Phase 2: Analysis of Prior Work #
They had a previous engineer who had worked on this project but it was incomplete and had never been integrated into their production workflow. I dove into their codebase. It consisted of a few Python apps with most of the code being GUI code using Qt for Python. It used MS Access hosted on a network drive as a database. I decided to stay away from the GUI code for the beginning and get the logic set up. The data models were good so I used them. He had worked with their Excel guy to automate a macro to convert their job spreadsheets to CSV files that made it easy to read in the required jobs into the database. This code was solid so I incorporated it.
Phase 3: Label Generation #
The biggest uncertainty for me at the beginning of the project was automating the generation of the labels. It turned out they had tried using ZebraDesigner Pro which connected to the MS Access database to generate labels. But the software key cost $345 per computer and they had misplaced their access key. So I researched alternatives and determined that Reportlab Open-Source could be used to minimize their cost and remove the headache of obtaining and setting up expensive license keys for any computer that needed to print labels. Thanks to Lorenzo Simonassi for sharing this Reportlab code snippet which didn't require much tweaking for the final label generation process.
I coded up a quick text-based user interface (TUI) to select from scheduled jobs. From there the user could specify all labels for a job, a single label, or all labels for a series of line items. The program then queried the database for the required data then a PDF containing all of the labels would be generated and opened using the Python code: os.system("start " + LOCAL_LABELS_FILE). The user then reviews and initiates the print from their PDF client.
Later on I engineered a solution to dynamically decrease the label font size in the case of long text fields to ensure that all text is displayed on each label. This was easy to do using the behavior of Frame.add() defined here which returns 0 if the flowable to be added does not fit, and 1 if the draw was successful. In this case we simply define a label generating function generate_label_with_font_size(self, font_size, canvas, label_data) that takes in a font size and returns False in the case of any failed add() and True otherwise. A wrapper function begins with the baseline font size of your choice and decrements the font size until generate_label_with_font_size() succeeds.
def generate_label(self, canvas, label_data):
font_size = 14
while font_size > 0:
if self.generate_label_with_font_size(font_size, canvas, label_data):
break
font_size -= 1Phase 4: Job Scheduler #
I forwent the incomplete GUI that had been implemented previously for a simple TUI again in the interest of time. All the scheduler UI had to do was get the job-to-be-scheduled's CSV file and have the user specify the ship date for the job. So a simple drag-and-drop of the CSV file from MS Windows' File Explorer to the TUI pasted the full file-path to the program's stdin. Then the program would prompt the user for the job's ship date. I was able to use prior code to insert the job data into the database.
Phase 5: MS Access Issues #
During Phase 4 I noticed that MS Access did not support concurrent writes. I did some quick searching and learned that MS Access was not recommended for production workflows. It struggles with concurrent accesses and network hiccups. It is also prone to corruption. Even an infrequent number of database issues could be a huge headache in the future.

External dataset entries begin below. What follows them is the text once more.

### config.mk
export PLATFORM = sky130hd
export DESIGN_NAME = gld_front
export DESIGN_NICKNAME = d
export VERILOG_FILES = /design/src/hw/rtl/gld_pkg.sv /design/src/hw/rtl/gld_front.sv
export SDC_FILE = /design/constraint.sdc
export NUM_CORES = 1
export LEC_CHECK = 0
export BUFFER_PORTS_ARGS = -buffer_cell sky130_fd_sc_hd__clkbuf_2
export CAP_MARGIN = 15
export CORE_MARGIN = 3
export CORE_UTILIZATION = 45
export DETAILED_ROUTE_END_ITERATION = 6
export GPL_ROUTABILITY_DRIVEN = 0
export PLACE_DENSITY = 0.7
export SLEW_MARGIN = 30
export SYNTH_ARGS = -nofsm -noshare
export SYNTH_HDL_FRONTEND = slang
export SYNTH_SLANG_ARGS = --single-unit
### constraint.sdc
create_clock -name clk -period 2.6 [get_ports clk]
set_clock_uncertainty 0.15 [all_clocks]
set_input_delay 0.39 -clock clk [delete_from_list [all_inputs] [get_ports clk]]
set_output_delay 0.39 -clock clk [all_outputs]
set_load 0.1 [all_outputs]
### src/hw/rtl/gld_pkg.sv
// gif lzw decoder package: command/status codes, fsm states, queue entry type
// no dependencies
package gld_pkg;
	localparam int TableEntries = 4096;
	localparam int StackDepth = 4096;
	localparam int TabAw = 12;

	typedef enum logic [1:0] {
		CMD_PUSH = 2'd0,
		CMD_FETCH = 2'd1,
		CMD_START = 2'd2,
		CMD_BAD = 2'd3
	} cmd_t;

	typedef enum logic [2:0] {
		ST_PIXEL = 3'd0,
		ST_NEED = 3'd1,
		ST_CLEAR = 3'd2,
		ST_END_OK = 3'd3,
		ST_MISMATCH = 3'd4,
		ST_ILLEGAL = 3'd5,
		ST_ACCEPTED = 3'd6,
		ST_REFUSED = 3'd7
	} status_t;

	localparam logic CFG_MIN_CODE_SIZE = 1'b0;
	localparam logic CFG_EXPECTED_PIXELS = 1'b1;

	typedef enum logic [2:0] {
		S_IDLE,
		S_EXP_RD,
		S_EXP_WR,
		S_POP_RD,
		S_POP_OUT,
		S_OUT
	} state_t;

	typedef struct packed {
		logic [1:0] cmd;
		logic [7:0] data_byte;
	} item_t;
endpackage

### src/hw/rtl/gld_front.sv
// front part: accepts items into a two-entry queue
// depends on gld_pkg
module gld_front import gld_pkg::*; (
	input  logic       clk,
	input  logic       arst_n,
	input  logic       in_valid,
	input  logic [1:0] in_cmd,
	input  logic [7:0] in_byte,
	output logic       in_stall,
	output logic       q_valid,
	output item_t      q_item,
	input  logic       q_take
);
	item_t mem_q [2];
	logic  wp_q, rp_q;
	logic [1:0] cnt_q;
	logic push;

	assign in_stall = (cnt_q == 2'd2);
	assign push = in_valid && !in_stall;
	assign q_valid = (cnt_q != 2'd0);
	assign q_item = mem_q[rp_q];

	always_ff @(posedge clk) begin
		if (push) mem_q[wp_q] <= '{cmd: in_cmd, data_byte: in_byte};
	end

	always_ff @(posedge clk or negedge arst_n) begin
		if (!arst_n) begin
			wp_q <= 1'b0;
			rp_q <= 1'b0;
			cnt_q <= 2'd0;
		end else begin
			if (push) wp_q <= ~wp_q;
			if (q_take && q_valid) rp_q <= ~rp_q;
			cnt_q <= cnt_q + {1'b0, push} - {1'b0, q_take && q_valid};
		end
	end
endmodule

After elaboration in Yosys (flattened, before gate mapping)
Memory sizes are Yosys's and may differ from the RTL's.
Cells that the tools add are included.
{"block": "totals", "memories": 1, "latch_bits": 0, "mem_bits_ro": 0, "in_bits": 14, "ramBits": 20, "reg_bits": 4, "word_cells": 15}
{"name": "mem_q", "depth": 2, "width": 10, "rd": 1, "rd_clocked_by_memory_dff": 0, "wr": 1, "line_no": "gld_front.sv:14", "text": "item_t mem_q [2];"}
{"block": "classes", "shifts": 0, "div": 0, "multipliers": 0, "n_reduce_logical": 4, "magnitude_cmp": 0, "muxes": 2, "n_bitwise": 2, "eq_ne": 1, "n_addsub": 2}
{"cell": "adder 2 x 1 -> 2 bit", "count": 1}
{"cell": "equality test 2 bit, second input constant", "count": 1}
{"cell": "logical AND 1 bit", "count": 2}
{"cell": "two-way mux 1 bit", "count": 2}
{"cell": "inverter 1 bit", "count": 2}
{"cell": "nonzero test 2 bit", "count": 1}
{"cell": "subtractor 2 x 1 -> 2 bit", "count": 1}
{"cell": "zero test 1 bit", "count": 1}

Logic depth before layout (Yosys ltp)
{"block": "logic_depth", "ltp_word": 5, "mapped_depth": 7, "mapped_depth_nobuf": 7}

Worst setup path after synthesis
OpenSTA, ideal clock, no wires.
{"block": "synth_path", "path_kind": "register to register", "from": "register cnt_q[1]", "to": "register cnt_q[1]", "arrival_time_ps": 1681, "setup_ps": 123, "setup_slack_ps": 647, "path_stages_with_launch": 8, "cell_sequence": "dfrtp_1 or2_4 and2_4 ha_1 inv_1 ha_1 xnor2_1 xnor2_1"}
{"element": "start, declared", "line_no": "gld_front.sv:16", "text": "logic [1:0] cnt_q;"}
{"element": "start signal, assigned", "line_no": "gld_front.sv:36", "text": "cnt_q <= cnt_q + {1'b0, push} - {1'b0, q_take && q_valid};"}
{"element": "nonzero test 2 bit", "line_no": "gld_front.sv:21", "text": "assign q_valid = (cnt_q != 2'd0);"}
{"element": "named net q_valid", "line_no": "gld_front.sv:10", "text": "output logic q_valid,"}
{"element": "logical AND 1 bit", "line_no": "gld_front.sv:36"}
{"element": "subtractor 2 x 1 -> 2 bit", "line_no": "gld_front.sv:36"}
The timed path passes the listed nets, and every way through them passes these cells.
A chain may end at the register's enable or synchronous reset.

==> impl_metrics.csv <==
group,metric,value,unit
clock_tree,clock-sinks,24,
place,dpl-instance-area,1080,um2
timing,drv_slew,0,
yosys,ys_warn_count,0,
routing,initialDrtViolationCount,2,
worst_hold_path,hold_end,"mem_q[1][2]",
routing,wl_per_cell,13.0,um
worst_setup_path,rr_worst_depth,7,
clock_tree,clk_latency,300,ps
floorplanning,dieArea,2630,um2
worst_setup_path,crit_path_start_kind,"flop",
floorplanning,core,1840,um2
final_layout,nets,96,
floorplanning,ios,26,
timing,slew_headroom,64.1,%
yosys,syn_area_per_cell,18.8,um2
floorplanning,rows,15,
yosys,ys_seq_elements,24,
worst_setup_path,worstPathMaxFanout,11,
floorplanning,die_h,51.3,um
yosys,synth_area,923,um2
global_route,track_usage,11.9,%
floorplanning,die_w,51.3,um
worst_setup_path,cp_slowest_cell,"dfrtp_1",
timing,finalCriticalPeriod,2270,ps
clock_tree,clockBufferDepth,2,
clock_tree,htree_num_levels,1,
routing,drc_errors,0,
routing,dr.pass1.iters,2,
worst_setup_path,critical_path_required,2060,ps
worst_setup_path,path_class,"flop to primary output",
yosys,yosysTopAreaCellShare,65.0,%
yosys,ys_seq_area_share,75.9,%
yosys,yosys.area.top_type,"edfxtp_1",
worst_hold_path,hp-start,"in_byte[2]",
floorplanning,initial_core_util,50.2,%
worst_setup_path,reg2reg_to,"cnt_q[1]",
routing,viasPerCell,4.53,
timing,fin_crit_sh,87.2,%
global_route,grt_overflow,0,
final_layout,utilization,60.8,%
clock_tree,cts_tree,"yes",
clock_tree,cts-root-buf,"clkbuf_4",
routing,ant_nets,0,
final_layout,layout_commonest_cell,"clkbuf_2",
timing,worst_pin_slew,541,ps
routing,wl,1350,um
worst_setup_path,r2r_start,"cnt_q[1]",
timing,fin_tns_setup,0,ps
global_route,use_met1,14.5,%
final_layout,stdcell_area,1120,um2
worst_setup_path,reg2reg_slack,760,ps
clock_tree,cts.repair.resized,0,
worst_hold_path,min_path_cells,1,
routing,vias,471,
clock_tree,path_clk_slew,120,ps
run,max_cap_viol_count,0,
global_route,busiest_layer,"met2",
clock_tree,post_cts_buffers,0,
worst_setup_path,critical_path.top_delay_family,"flip-flops",
global_route,met3_usage,2.62,%
global_route,use_met2,19.1,%
final_layout,layout_common_cells,"clkbuf_2 (25), edfxtp_1 (20), mux2_2 (10)",
worst_hold_path,min_path_type,"input port to flop",
yosys,ys_async_sr_fraction,16.7,%
status,status,"completed",
worst_setup_path,crit_arrival,1730,ps
clock_tree,numCtsBuffers,3,
yosys,syn_nets,65,
place,dp_hpwl,998,um
worst_setup_path,slowest_delay,660,ps
timing,rsz0062_at_grt,"no",
final_layout,diodes,0,
place,port_buffers,25,
timing,hold_viol_final,0,
yosys,synth_edf_count,20,
yosys,synth_cells,49,
worst_setup_path,crit_buf_inv,1,
global_route,grt_pass1_vias,474,
worst_setup_path,crit_chain,"mux2_2 -> clkbuf_2",
yosys,synthDistinctLibCells,14,
timing,max_freq,0.441,GHz
yosys,synth.area.top_cells,"edfxtp_1 (65%), mux2_2 (12%), dfrtp_1 (11%)",
final_layout,drive_gt1_share,51.9,%
global_route,grt_max_degree,14,
global_route,antenna_found_initial,0,
final_layout,area_delta_synth_final,21.1,%
clock_tree,cts_hold_buf,1,
timing,setup_viol,0,
yosys,ys.flop_type,"edfxtp_1",
global_route,grt_pass1_wl,2150,um
worst_setup_path,end_kind,"primary output",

So I migrated the database schema to an MS Azure-managed PostgreSQL instance and updated the database adapter code to use psycopg. This worked much better.
Phase 6: Scanner Application #
The barcode scanner hardware simply writes to stdout by default. So I coded up another simple TUI to read in the barcode labels sent to stdin by the scanner. For the MVP I decided not to develop a full-on GUI, and provide audio user feedback for successful vs unsuccessful actions.

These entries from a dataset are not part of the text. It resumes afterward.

`config.mk`:
```
export PLATFORM = sky130hd
export DESIGN_NAME = gbs_ram
export DESIGN_NICKNAME = d
export VERILOG_FILES = /design/src/sv/gbs_ram.sv
export SDC_FILE = /design/constraint.sdc
export NUM_CORES = 1
export LEC_CHECK = 0
export BUFFER_PORTS_ARGS = -buffer_cell sky130_fd_sc_hd__buf_2
export CAP_MARGIN = 20
export CORE_ASPECT_RATIO = 1.4
export CORE_MARGIN = 1
export CORE_UTILIZATION = 45
export DETAILED_ROUTE_END_ITERATION = 6
export PLACE_DENSITY = 0.64
export SLEW_MARGIN = 40
export SYNTH_ARGS = -nofsm -noshare
export SYNTH_HDL_FRONTEND = slang
export SYNTH_SLANG_ARGS = --single-unit
```
`constraint.sdc`:
```
create_clock -name aclk -period 3.1 [get_ports aclk]
set_input_delay 0.155 -clock aclk [delete_from_list [all_inputs] [get_ports aclk]]
set_output_delay 0.155 -clock aclk [all_outputs]
set_load 0.02 [all_outputs]
```
`src/sv/gbs_ram.sv`:
```
`timescale 1ns / 1ps
module gbs_ram #(
    parameter int WIDTH = 16,
    parameter int DEPTH = 64,
    parameter int AW    = $clog2(DEPTH)
) (
    input  logic             aclk,
    input  logic             we,
    input  logic [AW-1:0]    waddr,
    input  logic [WIDTH-1:0] wdata,
    input  logic             re,
    input  logic [AW-1:0]    raddr,
    output logic [WIDTH-1:0] rdata
);

    logic [WIDTH-1:0] mem [DEPTH];

    always_ff @(posedge aclk) begin
        if (we) begin
            mem[waddr] <= wdata;
        end
    end

    always_ff @(posedge aclk) begin
        if (re) begin
            rdata <= mem[raddr];
        end
    end

endmodule

```
After elaboration in Yosys (flattened, before gate mapping). Memory sizes are Yosys's and may differ from the RTL's. A register that Yosys moved wholly into a read port is not among the register bits. Cells that the tools add are included.

Bits in registers: 0. RAM bits: 1024. Input bits: 31. Output and inout port bits: 16. Word-level logic and storage cells: 3. Memories kept: 1.

Mux-type cells: 2.

Memory list: mem (depth 64, width 16, read ports 1, clocked after Yosys merged registers in 1, wr ports 1, RTL line 16) `logic [WIDTH-1:0] mem [DEPTH];`.

Operator list (number): two-way mux 1 bit (2).

Logic depth before layout (Yosys ltp). Gate-level depths: netlist of run 1.

Depth in word-level cells: 2. Depth in mapped cells: 10. Depth with buffers taken out: 5.

Least setup slack after synthesis of run 1. No wires, ideal clock.

Path kind: input port to flip-flop. From: input waddr[3]. To: memory mem[48][0], enable pin. Library setup time: 0.409 ns. Arrival: 1.781 ns. Required time: 2.691 ns. Path slack: 0.910 ns. Stages: 4. Buffers on the path: 1. Path through: clkbuf_1 -> nor2b_1 -> nand4b_1 -> nor3_1.

RTL lines: from (decl) (RTL line 9) `input logic [AW-1:0] waddr,`; to (decl) (RTL line 16).

Straight into the memory's write port.

==> impl_metrics.tcl, run 1 <==
set metrics [dict create \
    cts_max_path_buffers 3 \
    grt_pass1_vias 19607 \
    worst-r2r-setup-slack_ns 0.81 \
    synth_compound_area_frac 0.0240 \
    cp_slowest_cell "mux4_2" \
    drive_gt1_frac 0.285 \
    area_growth_pct 13.8 \
    grt-ovfl-total 0 \
    die_h_um 356 \
    clock-sinks 1040 \
    critPathLaunchType "register" \
    hold_end "mem[24][7]" \
    max_cap_violations 0 \
    fin_worst_skew_ns 0.0279 \
    cts.repair.resized 0 \
    drt-met1-wl_mm 36.2 \
    grt_usage 0.215 \
    p_int_uw 22900 \
    vias_per_cell 5.85 \
    r2r-start "mem[7][4]" \
    routed-wl-met2_mm 50.4 \
    pwr-share-clk 0.406 \
    cts_root_buf "clkbuf_16" \
    drc 0 \
    clkLatencyLatePin_ns 0.65 \
    initialDrtViolationCount 1940 \
    portBuffers 46 \
    peakVddDrop_v 0.000411 \
    boundaryPins 47 \
    die_w_um 255 \
    fin_ws_ns 0.810 \
    final_util 0.517 \
    grt_pass1_wl_mm 138 \
    finalHoldViolCount 0 \
    whs_path_depth 1 \
    dpl_worst_slack_ns 0.262 \
    syn-cell-area_um2 40200 \
    tns_ns 0 \
    maxSlewViolCount 0 \
    synth_top_family_by_area "multiplexers" \
    synth_fa_ha_area_frac 0 \
    hold_path_class "input port to register" \
    grt_start_max_net_pins 65 \
    top_layer_used "met5" \
    ys_async_sr_fraction 0 \
    relSlewSlack 0.440 \
    vias 19183 \
    grt_setup_unrepaired "false" \
    synth_xor_area_frac 0 \
    finalCritPeriodShare 0.739 \
    num_rows 129 \
    ant_nets 0 \
    crit_chain "mux4_2, mux2i_1, a22oi_1, a31oi_1, a311oi_1" \
    outcome "completed" \
    p_comb_frac 0.053 \
    layout_min_cycle_time_ns 2.29 \
    nNetsFinal 2055 \
    wl_per_cell_um 29.2 \
    dp_hpwl_mm 60.5 \
    wl_met3_mm 5.91 \
    globalplace.congestion 0.862 \
    cts_tree "done" \
    power_density_nw_per_um2 631 \
    reg2reg_to "rdata[4]" \
    total_power_uw 28900 \
    synth-simple-area-share 0.0264 \
    start_util 0.455 \
    reg2reg_depth 5 \
    syn_nets 1860 \
    cts_buffers 89 \
    cp-end-kind "register" \
    p_seq_frac 0.541 \
    tightest_slew_ns 0.839 \
    seq_area_frac_synth 0.777 \
    antenna_found_initial 5 \
    worstHoldStart "wdata[7]" \
    synth_edf_count 1040 \
    timing.fmax_mhz 437 \
    arrival_ns 2.68 \
    h-tree-depth 3 \
    synth_cells 1829 \
    max_stage_delay_ns 0.47 \
    path_class "register to register" \
    die-area_um2 90600 \
    p_sw_uw 5920 \
    leakage_uw 0.0145 \
    ys_seq_elements 1040 \
    setup_viol 0 \
    routed_wl_mm 95.7 \
    clk_pin_slew_ns 0.07 \
    yosys_warnings 0 \
    timing.hold.ws_ns 0.0445 \
    cp_data_required_time_ns 3.49 \
    syn_avg_cell_area_um2 22.0 \
    synth.distinct_cells 42 \
    synthFlopType "edfxtp_1" \
    switching_share 0.205 \
    coreArea_um2 88400 \
    crit_path_max_fanout 1 \
    drt-pass1-iter-count 6 \
    muxShareOfSynthArea 0.155 \
]
==> synthesized netlist by cell type, types with 24 or more instances <==
master,count,area [µm²]
nand3_1,24,120
edfxtp_1,1040,31200
a22oi_1,39,293
nor2_1,72,270
mux2_2,27,304
buf_2,36,180
nor2b_1,30,188
nand2_1,59,221
mux2i_1,85,851
clkbuf_1,24,90.1
mux4_2,220,4950
==> flip-flops by register name, indices dropped and copies added, names as in the netlist <==
register  flops
mem        1024
rdata        16
==> cell type report <==
| cell class | count | area [µm²] |
|---|---|---|
| diodes | 2 | 5.00 |
| clock buffers | 105 | 2350 |
| clock inverters | 58 | 718 |
| fillers | 6916 | 42700 |
| multi-input cells | 685 | 8260 |
| flip-flops and latches | 1040 | 31200 |
| well taps | 1179 | 1480 |
| repair buffers | 208 | 1690 |
==> cells in the final DEF (no fill, tap or decap), drive strengths merged, types with 5 or more instances in the layout <==
master	netlist	routed
nor2	74	74
a311oi	8	8
nand4	12	12
o21ai	8	8
a211oi	8	8
a21oi	17	17
nand3	24	24
mux2i	85	85
bufinv	0	16
a221o	6	6
buf	77	204
clkinv	0	33
clkbuf	27	106
a221oi	16	16
nand2	60	60
clkinvlp	0	6
a22oi	39	39
mux2	27	27
a31oi	8	8
a41oi	5	5
a211o	8	8
nor2b	30	30
edfxtp	1040	1040
a22o	6	6
and4	5	5
mux4	224	224
==> worst max-delay path, delay by kind of cell (launching register included) <==
kind	cells	cell delay, ns
flops	1	0.35
compound gates	3	0.75
mux	2	0.92
==> power groups by stage <==
| stage | logic [µW] | clock network [µW] | registers [µW] |
|---|---|---|---|
| after CTS | 1530 | 11900 | 15600 |
| after global placement | 1500 | 0 | 15900 |
| after floorplan | 806 | 0 | 15900 |
| final | 1520 | 11700 | 15600 |
| after detailed placement | 1530 | 0 | 15900 |
| after global routing | 1600 | 12400 | 15600 |
==> stage by stage <==
stage,cell area [µm²],std cells
2_1_floorplan,40200,1829
3_3_place_gp,42600,3109
3_5_place_dp,42600,3109
5_1_grt,45700,3276
6_report,45700,3277
4_1_cts,45700,3274
==> how the worst max path moves through the flow <==
stage,start,cells after the start,to,slack [ns]
6_report,mem[7][4],5,rdata[4],0.81
5_1_grt,mem[7][4],5,rdata[4],0.81
4_1_cts,mem[7][4],5,rdata[4],0.82
3_5_place_dp,raddr[0],8,rdata[10],0.26
3_3_place_gp,raddr[0],8,rdata[10],0.27
2_1_floorplan,waddr[3],4,mem[48][0],0.91
==> what timing repair did <==
item	4_1_cts	5_1_grt
hold endpoints to repair	26	4
hold buffers	2	1
setup buffers	0	0
==> per-layer routing <==
layer / GRT usage / up-vias
li1: - / 8066
met1: 0.270 / 10220
met2: 0.377 / 736
met3: 0.0291 / 157
met4: 0.0804 / 4
met5: 0 / -
==> kinds of logic (layout without fill, tap and decap cells) <==
| family | Yosys count | count (layout) |
|---|---|---|
| compound gates | 129 | 129 |
| buf+inv | 104 | 371 |
| flops | 1040 | 1040 |
| mux | 336 | 336 |
| other cells | 0 | 2 |
| simple gates | 220 | 220 |
No activity file was read; power rests on OpenSTA's default activity.
==> run 2: changes to the inputs <==
--- a/config.mk
+++ b/config.mk
@@ -11,7 +11,7 @@
 export CORE_MARGIN = 1
 export CORE_UTILIZATION = 45
 export DETAILED_ROUTE_END_ITERATION = 6
-export PLACE_DENSITY = 0.64
+export PLACE_DENSITY = 0.66
 export SLEW_MARGIN = 40
 export SYNTH_ARGS = -nofsm -noshare
 export SYNTH_HDL_FRONTEND = slang
==> constraint.sdc (replaced) <==
create_clock -name aclk -period 2.1 [get_ports aclk]
set_input_delay 0.105 -clock aclk [delete_from_list [all_inputs] [get_ports aclk]]
set_output_delay 0.105 -clock aclk [all_outputs]
set_load 0.02 [all_outputs]
==> run 2 against run 1 <==
Effect of this change:
- maximum frequency grew 11%
- setup slack got worse by 0.77 ns
- register-to-register slack lost 0.77 ns
- first-iteration DRC count down 4.7%
- critical path depth is the same
- sequential cell count stayed put
- sequential share of layout area down 1.6 points
- combinational power up 62%
==> impl_metrics.tcl, run 2 (synthesis results as in run 1) <==
set metrics [dict create \
    crit_path_max_fanout 1 \
    reg2reg_to "rdata[10]" \
    final_cell_area_um2 46800 \
    h-tree-depth 3 \
    regMostFlops "mem" \
    leakage_uw 0.0151 \
    drt-pass1-iter-count 5 \
    top_regs "mem (1024), rdata (16)" \
    timing.fmax_mhz 486 \
    p_comb_frac 0.059 \
    cp-end-kind "register" \
    hold_path_class "input port to register" \
    boundaryPins 47 \
    layout_common_cells "edfxtp_1, mux4_2, buf_4, clkbuf_16, mux2i_1" \
    dpl_cell_area_um2 43600 \
    pwr-share-clk 0.393 \
    die-area_um2 90600 \
    reg2reg_depth 5 \
    grt_setup_unrepaired "true" \
    drc 0 \
    maxSlewViolCount 0 \
    nNetsFinal 2164 \
    relSlewSlack 0.439 \
    cts_max_path_buffers 3 \
    start_util 0.455 \
    initialDrtViolationCount 1848 \
    coreArea_um2 88400 \
    dp_hpwl_mm 62.6 \
    switching_share 0.209 \
    drive_gt1_frac 0.315 \
    cts_root_buf "clkbuf_16" \
    p_seq_frac 0.549 \
    cts_tree "done" \
    die_w_um 255 \
    grt_pass1_vias 20290 \
    grt_pass1_wl_mm 139 \
    num_rows 129 \
    antenna_found_initial 4 \
    tns_ns 0 \
    hold_end "mem[22][3]" \
    critPathLaunchType "register" \
    cts_buffers 91 \
    largest_reg_flops 1024 \
    layout_min_cycle_time_ns 2.06 \
    globalplace.congestion 0.865 \
    final_common_cell "edfxtp_1" \
    grt_start_max_net_pins 65 \
    ant_nets 0 \
    vias 19412 \
    clkLatencyLatePin_ns 0.66 \
    outcome "completed" \
    clk_pin_slew_ns 0.06 \
    setup_viol 0 \
    wl_per_cell_um 28.3 \
    worstHoldStart "wdata[3]" \
    grt_usage 0.216 \
    portBuffers 46 \
    timing.hold.ws_ns 0.0279 \
    power_density_nw_per_um2 898 \
    path_class "register to register" \
    finalCritPeriodShare 0.980 \
    die_h_um 356 \
    whs_path_depth 1 \
    arrival_ns 2.47 \
    p_sw_uw 8770 \
    p_int_uw 33300 \
    r2r-start "mem[13][10]" \
    finalHoldViolCount 0 \
    worst-r2r-setup-slack_ns 0.04 \
    max_cap_violations 0 \
    cp_data_required_time_ns 2.51 \
    area_growth_pct 16.4 \
    clock-sinks 1040 \
    tightest_slew_ns 0.841 \
    fin_worst_skew_ns 0.0211 \
    peakVddDrop_v 0.000606 \
    routed_wl_mm 96.0 \
    grt-ovfl-total 0 \
    vias_per_cell 5.73 \
]
==> run 2: stage by stage <==
| stage | setup slack, ns | instances | util | total power [µW] |
|---|---|---|---|---|
| after global placement | -0.444 | 3203 | 0.493 | 25900 |
| after CTS | 0.0102 | 3382 | 0.528 | 42300 |
| after global routing | -0.0262 | 3382 | 0.529 | 43200 |
| after floorplan | 0.0372 | 1829 | - | 24700 |
| after detailed placement | -0.450 | 3205 | 0.493 | 26000 |
| final | 0.0428 | 3386 | 0.529 | 42000 |
==> run 2: worst max-delay path by stage <==
stage	depth (start not counted)	slack, ns	endpoint	start
after global routing	6	-0.03	rdata[15]	mem[6][15]
final	5	0.04	rdata[10]	mem[13][10]
after floorplan	4	0.04	mem[39][0]	waddr[5]
after global placement	7	-0.44	rdata[11]	raddr[0]
after CTS	5	0.01	rdata[10]	mem[13][10]
after detailed placement	7	-0.45	rdata[11]	raddr[0]
==> run 2: layer usage <==
metal  vias up  wire [µm]  GRT usage
li1       8309          -          -
met4         4       4130     0.0982
met3       172       4780     0.0313
met5         -         21          0
met2       631      51500      0.387
met1     10296      35500      0.258
==> run 2: power groups by stage <==
| stage | combinational, µW | sequential, µW | clock [µW] |
|---|---|---|---|
| after detailed placement | 2450 | 23500 | 0 |
| after floorplan | 1190 | 23500 | 0 |
| final | 2470 | 23100 | 16500 |
| after global placement | 2400 | 23500 | 0 |
| after CTS | 2480 | 23100 | 16700 |
| after global routing | 2600 | 23100 | 17500 |
==> run 2: what timing repair did <==
action / in CTS / in global routing
hold endpoints to repair: 363 / 0
hold buffers: 14 / 0
gates resized for setup: 3 / 12
buffers inserted: 0 / 0
pin swaps: 1 / 3
setup endpoints to repair: 3 / 9
==> run 2: worst max-delay path, cell delays in order, from the launching register on <==
cell and delay, ns:
edfxtp_1 0.37, mux4_2 0.48, mux2_4 0.29, nand2_2 0.07
nand4_1 0.32, and4_1 0.30
==> run 2: layout make-up <==
class                           count  area (µm²)
Fill cell                        6843       41700
Sequential cell                  1040       31200
Multi-Input combinational cell    685        8330
Timing Repair Buffer              315        2830
Clock buffer                      112        2440
Tap cell                         1179        1480
Clock inverter                     51         475
Antenna cell                        4        10.0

To define user interface actions, I used MS Word to create printable barcode documents per this. To assign a unit to a pallet, the user scans the pallet's barcode then the unit being stacked. To unassign, the user scans a barcode labeled as "Unassign Unit" followed by the unit's barcode. To create a new label for a new shipping pallet, the user scans the "New Pallet" barcode followed by a panel belonging to the same job as the new pallet.
The program would emit a failure beep upon defined warnings/errors including: database connection errors, double-assignment of a unit and assignment of a unit to a pallet belonging to a different job. It would emit a success beep upon successful assignment of a unit to a pallet.
Phase 7: Scanner Application Additions #
We quickly determined that it was worth the effort for me to develop a GUI to display pallet contents and job info. This would help the floor workers keep track of pallet contents to minimize costly missed scans.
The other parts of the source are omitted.